- [DIRECTIONS]: Return, word for word, only the lines of the data below that lie between the line with "timing,skew,0.0107,ns" and the line with "timing,hold_ws,0.0579,ns", those two lines included.

- [SOURCE MATERIAL]:
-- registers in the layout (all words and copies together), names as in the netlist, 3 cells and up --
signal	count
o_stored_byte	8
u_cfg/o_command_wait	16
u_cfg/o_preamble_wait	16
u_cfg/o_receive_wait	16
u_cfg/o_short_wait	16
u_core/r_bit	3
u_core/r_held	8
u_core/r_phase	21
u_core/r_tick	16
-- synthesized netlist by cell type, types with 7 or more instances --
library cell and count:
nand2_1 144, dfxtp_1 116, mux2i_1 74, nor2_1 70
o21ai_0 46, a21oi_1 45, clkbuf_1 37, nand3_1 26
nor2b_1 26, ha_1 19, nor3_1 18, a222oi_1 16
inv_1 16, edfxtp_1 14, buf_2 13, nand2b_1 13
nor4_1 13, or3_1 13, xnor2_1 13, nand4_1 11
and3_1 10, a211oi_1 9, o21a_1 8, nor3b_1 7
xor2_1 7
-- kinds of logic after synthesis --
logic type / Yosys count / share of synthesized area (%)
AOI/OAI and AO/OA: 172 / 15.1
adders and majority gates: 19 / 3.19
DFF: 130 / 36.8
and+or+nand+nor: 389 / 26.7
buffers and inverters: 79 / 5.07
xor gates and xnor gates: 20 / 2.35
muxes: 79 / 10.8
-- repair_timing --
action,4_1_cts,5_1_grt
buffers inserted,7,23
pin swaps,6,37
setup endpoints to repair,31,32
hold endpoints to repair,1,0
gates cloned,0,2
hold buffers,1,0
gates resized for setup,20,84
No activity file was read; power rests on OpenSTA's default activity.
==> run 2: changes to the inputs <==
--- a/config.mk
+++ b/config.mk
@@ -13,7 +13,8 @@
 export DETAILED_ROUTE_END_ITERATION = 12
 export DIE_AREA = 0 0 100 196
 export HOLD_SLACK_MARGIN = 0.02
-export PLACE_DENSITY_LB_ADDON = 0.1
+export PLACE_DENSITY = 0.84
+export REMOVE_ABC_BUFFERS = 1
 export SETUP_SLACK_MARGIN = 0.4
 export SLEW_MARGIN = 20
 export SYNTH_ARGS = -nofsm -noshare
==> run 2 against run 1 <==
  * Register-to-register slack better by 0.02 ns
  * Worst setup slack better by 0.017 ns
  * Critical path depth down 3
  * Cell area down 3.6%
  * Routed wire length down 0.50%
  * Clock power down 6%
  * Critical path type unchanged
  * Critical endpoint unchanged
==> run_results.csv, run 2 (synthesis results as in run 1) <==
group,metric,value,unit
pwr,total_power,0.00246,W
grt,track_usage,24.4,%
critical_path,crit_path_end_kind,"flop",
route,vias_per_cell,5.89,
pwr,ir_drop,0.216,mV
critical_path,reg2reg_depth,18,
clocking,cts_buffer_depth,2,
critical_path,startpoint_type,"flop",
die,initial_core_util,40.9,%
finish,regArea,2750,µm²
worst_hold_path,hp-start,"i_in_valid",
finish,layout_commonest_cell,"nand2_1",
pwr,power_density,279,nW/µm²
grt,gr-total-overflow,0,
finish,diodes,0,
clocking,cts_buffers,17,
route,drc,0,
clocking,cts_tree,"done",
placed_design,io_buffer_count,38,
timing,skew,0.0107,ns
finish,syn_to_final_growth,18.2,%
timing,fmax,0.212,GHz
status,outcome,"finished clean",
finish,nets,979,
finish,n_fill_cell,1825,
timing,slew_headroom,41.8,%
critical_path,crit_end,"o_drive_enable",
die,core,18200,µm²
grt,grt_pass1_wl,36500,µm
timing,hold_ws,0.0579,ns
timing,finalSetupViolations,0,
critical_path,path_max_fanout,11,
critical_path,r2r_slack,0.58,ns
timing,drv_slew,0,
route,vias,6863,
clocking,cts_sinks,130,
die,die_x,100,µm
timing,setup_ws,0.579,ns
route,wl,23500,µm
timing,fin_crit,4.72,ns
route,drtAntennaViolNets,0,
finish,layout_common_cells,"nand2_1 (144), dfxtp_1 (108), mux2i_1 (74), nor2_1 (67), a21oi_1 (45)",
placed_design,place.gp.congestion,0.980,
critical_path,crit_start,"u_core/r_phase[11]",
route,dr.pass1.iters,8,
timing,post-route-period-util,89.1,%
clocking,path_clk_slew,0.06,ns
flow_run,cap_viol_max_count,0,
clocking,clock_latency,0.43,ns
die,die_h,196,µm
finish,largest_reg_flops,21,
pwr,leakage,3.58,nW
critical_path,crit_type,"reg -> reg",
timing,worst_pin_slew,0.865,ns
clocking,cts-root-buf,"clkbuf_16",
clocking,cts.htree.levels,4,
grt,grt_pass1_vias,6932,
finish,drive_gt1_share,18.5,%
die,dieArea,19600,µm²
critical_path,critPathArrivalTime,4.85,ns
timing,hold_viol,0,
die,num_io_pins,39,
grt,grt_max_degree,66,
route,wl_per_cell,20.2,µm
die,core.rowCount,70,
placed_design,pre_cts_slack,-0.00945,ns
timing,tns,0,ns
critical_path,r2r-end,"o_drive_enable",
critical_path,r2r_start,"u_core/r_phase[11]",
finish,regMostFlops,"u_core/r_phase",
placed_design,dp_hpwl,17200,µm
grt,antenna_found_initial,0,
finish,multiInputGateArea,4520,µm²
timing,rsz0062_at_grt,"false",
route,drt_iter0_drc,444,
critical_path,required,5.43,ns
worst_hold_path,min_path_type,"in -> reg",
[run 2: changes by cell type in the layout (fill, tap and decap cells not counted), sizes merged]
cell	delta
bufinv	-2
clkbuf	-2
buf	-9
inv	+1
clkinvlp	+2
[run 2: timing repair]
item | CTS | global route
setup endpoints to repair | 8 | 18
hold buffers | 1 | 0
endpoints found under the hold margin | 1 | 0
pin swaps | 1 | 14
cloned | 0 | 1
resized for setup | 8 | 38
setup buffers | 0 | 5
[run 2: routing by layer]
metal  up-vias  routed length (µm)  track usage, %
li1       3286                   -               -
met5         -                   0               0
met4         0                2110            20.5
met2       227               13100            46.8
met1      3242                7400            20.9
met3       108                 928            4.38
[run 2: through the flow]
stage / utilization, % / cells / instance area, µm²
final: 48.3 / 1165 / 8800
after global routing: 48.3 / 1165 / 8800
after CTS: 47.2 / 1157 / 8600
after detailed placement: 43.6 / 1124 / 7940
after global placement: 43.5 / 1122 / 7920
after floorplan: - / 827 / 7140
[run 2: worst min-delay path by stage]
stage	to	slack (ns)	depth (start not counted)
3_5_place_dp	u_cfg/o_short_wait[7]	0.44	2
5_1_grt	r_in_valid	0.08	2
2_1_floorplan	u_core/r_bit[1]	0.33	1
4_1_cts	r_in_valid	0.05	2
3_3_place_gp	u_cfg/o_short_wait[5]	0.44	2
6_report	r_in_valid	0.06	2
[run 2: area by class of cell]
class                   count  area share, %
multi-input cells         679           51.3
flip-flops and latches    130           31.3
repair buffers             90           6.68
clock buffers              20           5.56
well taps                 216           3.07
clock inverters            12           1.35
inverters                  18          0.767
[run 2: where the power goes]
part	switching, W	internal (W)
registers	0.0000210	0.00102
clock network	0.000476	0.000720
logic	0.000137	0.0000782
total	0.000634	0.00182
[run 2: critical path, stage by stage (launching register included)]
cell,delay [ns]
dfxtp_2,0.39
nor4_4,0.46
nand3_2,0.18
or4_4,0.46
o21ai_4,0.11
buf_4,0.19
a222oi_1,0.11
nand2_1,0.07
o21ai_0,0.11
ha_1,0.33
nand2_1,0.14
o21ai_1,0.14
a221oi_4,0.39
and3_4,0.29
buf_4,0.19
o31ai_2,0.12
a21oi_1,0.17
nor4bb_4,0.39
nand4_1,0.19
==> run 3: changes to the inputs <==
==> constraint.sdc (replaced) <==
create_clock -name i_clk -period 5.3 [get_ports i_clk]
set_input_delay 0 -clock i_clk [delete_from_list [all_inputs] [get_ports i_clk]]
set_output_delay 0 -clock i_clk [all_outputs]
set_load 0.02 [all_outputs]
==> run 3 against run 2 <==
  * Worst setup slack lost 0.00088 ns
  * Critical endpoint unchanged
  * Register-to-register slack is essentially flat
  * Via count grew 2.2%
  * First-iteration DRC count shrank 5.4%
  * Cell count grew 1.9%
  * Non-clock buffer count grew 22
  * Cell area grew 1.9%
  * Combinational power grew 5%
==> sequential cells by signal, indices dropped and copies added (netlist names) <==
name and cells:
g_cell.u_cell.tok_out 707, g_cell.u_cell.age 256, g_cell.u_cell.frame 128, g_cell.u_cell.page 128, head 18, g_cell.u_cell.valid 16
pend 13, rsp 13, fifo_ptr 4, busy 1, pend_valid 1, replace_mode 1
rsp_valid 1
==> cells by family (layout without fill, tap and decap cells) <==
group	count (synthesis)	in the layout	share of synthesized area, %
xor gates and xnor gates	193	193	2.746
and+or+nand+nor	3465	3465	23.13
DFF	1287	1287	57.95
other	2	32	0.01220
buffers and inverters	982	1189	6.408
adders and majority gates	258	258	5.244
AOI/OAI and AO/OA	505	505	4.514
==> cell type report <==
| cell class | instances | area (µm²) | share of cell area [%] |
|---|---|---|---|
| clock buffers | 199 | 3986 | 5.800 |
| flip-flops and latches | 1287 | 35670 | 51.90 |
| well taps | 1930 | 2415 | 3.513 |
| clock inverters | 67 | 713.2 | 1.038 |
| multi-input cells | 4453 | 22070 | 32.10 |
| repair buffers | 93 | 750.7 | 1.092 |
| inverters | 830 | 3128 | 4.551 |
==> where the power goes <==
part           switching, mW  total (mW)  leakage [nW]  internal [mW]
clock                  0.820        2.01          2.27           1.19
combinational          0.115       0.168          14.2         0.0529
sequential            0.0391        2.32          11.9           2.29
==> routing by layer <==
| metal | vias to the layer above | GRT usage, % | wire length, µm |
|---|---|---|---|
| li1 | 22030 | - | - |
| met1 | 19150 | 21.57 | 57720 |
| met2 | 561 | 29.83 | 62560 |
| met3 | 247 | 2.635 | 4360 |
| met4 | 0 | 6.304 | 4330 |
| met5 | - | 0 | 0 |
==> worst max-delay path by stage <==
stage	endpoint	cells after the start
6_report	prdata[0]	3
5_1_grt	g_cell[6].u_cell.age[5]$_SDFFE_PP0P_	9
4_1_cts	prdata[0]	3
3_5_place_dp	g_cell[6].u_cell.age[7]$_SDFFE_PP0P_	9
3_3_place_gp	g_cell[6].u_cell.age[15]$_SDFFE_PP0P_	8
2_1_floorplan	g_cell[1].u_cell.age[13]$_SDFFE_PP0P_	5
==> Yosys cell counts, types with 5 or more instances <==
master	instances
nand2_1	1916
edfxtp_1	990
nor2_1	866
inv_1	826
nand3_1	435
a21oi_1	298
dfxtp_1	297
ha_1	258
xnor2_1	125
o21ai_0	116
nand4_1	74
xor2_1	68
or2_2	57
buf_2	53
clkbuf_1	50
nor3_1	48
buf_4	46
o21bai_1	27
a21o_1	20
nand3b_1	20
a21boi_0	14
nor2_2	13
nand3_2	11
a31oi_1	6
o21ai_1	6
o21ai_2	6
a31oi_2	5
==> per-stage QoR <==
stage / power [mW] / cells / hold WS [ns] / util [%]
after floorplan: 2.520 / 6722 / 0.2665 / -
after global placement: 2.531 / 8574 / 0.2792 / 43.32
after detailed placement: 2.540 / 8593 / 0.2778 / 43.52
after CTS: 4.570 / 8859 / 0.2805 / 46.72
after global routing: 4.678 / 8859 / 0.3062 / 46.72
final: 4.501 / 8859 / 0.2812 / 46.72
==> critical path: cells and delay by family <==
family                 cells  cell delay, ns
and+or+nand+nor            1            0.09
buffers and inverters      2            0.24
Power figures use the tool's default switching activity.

- [FINISHED TASK]:
timing,skew,0.0107,ns
finish,syn_to_final_growth,18.2,%
timing,fmax,0.212,GHz
status,outcome,"finished clean",
finish,nets,979,
finish,n_fill_cell,1825,
timing,slew_headroom,41.8,%
critical_path,crit_end,"o_drive_enable",
die,core,18200,µm²
grt,grt_pass1_wl,36500,µm
timing,hold_ws,0.0579,ns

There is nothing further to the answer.